This osteoanabolic effect is used in the administration of PTH in humans to treat severe osteoporosis and it is called “anabolic window.” This mechanism of bone formation without resorption stimulation may lead to more than 20 % increase in newly created trabecular and cortical bone (Girotra et al. 2006, Lindsay et al. 2006).

In the kidney, PTH together with hypocalcemia using 25-hydroxyvitamin D-1α hydroxylase enzyme lead to the conversion of 25-hydroxyvitamin D (25[OH]D) to active metabolite 1,25(OH)2D which increases intestinal absorption of Ca2+.

PTH related changes in bone structure

Bone manifestations of primary hyperparathyroidism (PHPT) as described as “osteitis fibrosa cystica” are nowadays not frequent as in past. The reason is that biochemical screening for serum calcium has widely become a routine (Misiorowski et al. 2017). Thus, most patients diagnosed with PHPT do not show overt skeletal or renal complications. Asymptomatic forms are much more frequent and became a problem for diagnostics and further management. In addition, cases with normal calcium but elevated levels of PTH are increasing. Thus, for a rheumatologist, it is important to define the impact of hyperparathyroidism, whether primary or secondary, on the bone measures during osteoporosis work-up.

Excluding secondary hyperparathyroidism due to vitamin D deficiency is important to avoid the undesirable effects of PHPT on bone turnover. Therefore measuring 25-hydroxyvitamin D (25[OH]D) in all PHPT patients and supplementing those with low levels (defined as ≤20 ng/ml or 50 nmol/l) is important for further management (Eastell et al. 2014).
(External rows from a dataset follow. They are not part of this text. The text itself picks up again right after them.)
File: src/rtl/cdchk_pkg.sv
package cdchk_pkg;

    typedef enum logic [4:0] {
        GR_NONE = 5'd0,
        GR_4K   = 5'd12,
        GR_16K  = 5'd14,
        GR_64K  = 5'd16
    } gran_e;

    localparam int TSZ_LO_C = 16;
    localparam int TSZ_HI_C = 39;

    function automatic logic [5:0] oas_from_code(input logic [2:0] code);
        logic [5:0] bits;
        case (code)
            3'd0:    bits = 6'd32;
            3'd1:    bits = 6'd36;
            3'd2:    bits = 6'd40;
            3'd3:    bits = 6'd42;
            3'd4:    bits = 6'd44;
            3'd5:    bits = 6'd48;
            3'd6:    bits = 6'd52;
            default: bits = 6'd48;
        endcase
        return bits;
    endfunction

    function automatic gran_e gran_decode(input logic hi_tbl, input logic [1:0] tg);
        gran_e g;
        g = GR_NONE;
        if (!hi_tbl) begin
            case (tg)
                2'd0:    g = GR_4K;
                2'd1:    g = GR_64K;
                2'd2:    g = GR_16K;
                default: g = GR_NONE;
            endcase
        end else begin
            case (tg)
                2'd1:    g = GR_16K;
                2'd2:    g = GR_4K;
                2'd3:    g = GR_64K;
                default: g = GR_NONE;
            endcase
        end
        return g;
    endfunction

endpackage
File: src/rtl/lfsm_pkg.sv
package lfsm_pkg;

  typedef enum logic [1:0] {
    ST_IDLE = 2'b00,
    ST_A    = 2'b01,
    ST_B    = 2'b10
  } lfsm_state_e;

  // A dwell or pass counter has reached its final value for a length len (len >= 1).
  function automatic logic at_last(input int unsigned cnt, input int unsigned len);
    return (cnt + 1) >= len;
  endfunction

  // Number of busy cycles for one complete run, with lengths already normalised.
  function automatic int unsigned run_cycles(input int unsigned na, input int unsigned nb,
                                             input int unsigned nk);
    return nk * (na + nb);
  endfunction

endpackage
Despite oligosymptomatic or asymptomatic PHPT bone involvement by dual-energy X-ray absorptiometry (DXA) could be detected (Bandeira et al. 2014). One of the main DXA findings is bone mineral density (BMD) reduction at the distal radius, composed primarily of cortical bone. On the other site, lumbar spine BMD, a predominantly trabecular site, is preserved (Silverberg et al. 1999). This was supported by bone biopsy studies confirming cortical bone reduction and trabecular bone preservations in PHPT subjects in comparison to controls. However, recent research shows also trabecular bone seems to be affected as assessed using the trabecular bone score (TBS), an indirect DXA derived tool to define trabecular bone microstructure (Eller-Vainicher et al. 2013). According to this data, it is important to understand the pitfalls of PTH related bone changes and consequent fracture risk.

Bone mineral density

According to previous densitometry studies, it was thought that cortical bone is preferably affected by PTH and that predispose bones to fractures at sites with a higher amount of cortical bone in PHPT. Thus, measurement of BMD at 1/3 distal radius was recommended to screen patients at risk of fractures. Importantly, a 15-year follow-up of asymptomatic PHPT patients without parathyroid surgery has shown that LS BMD did not change over this period but the decrease in hip and distal radius was observed (Rubin et al. 2008). However, this study was limited by the fact that only six patients demonstrated progressive decreases in BMD during the last five years. This leads to the conclusion, that long-term monitoring is essential for PHPT not undergoing surgery (Khan et al. 2017). Since PHPT is common in postmenopausal women, BMD findings are at least partially affected by estrogen deficiency, these factors have to be taken into account.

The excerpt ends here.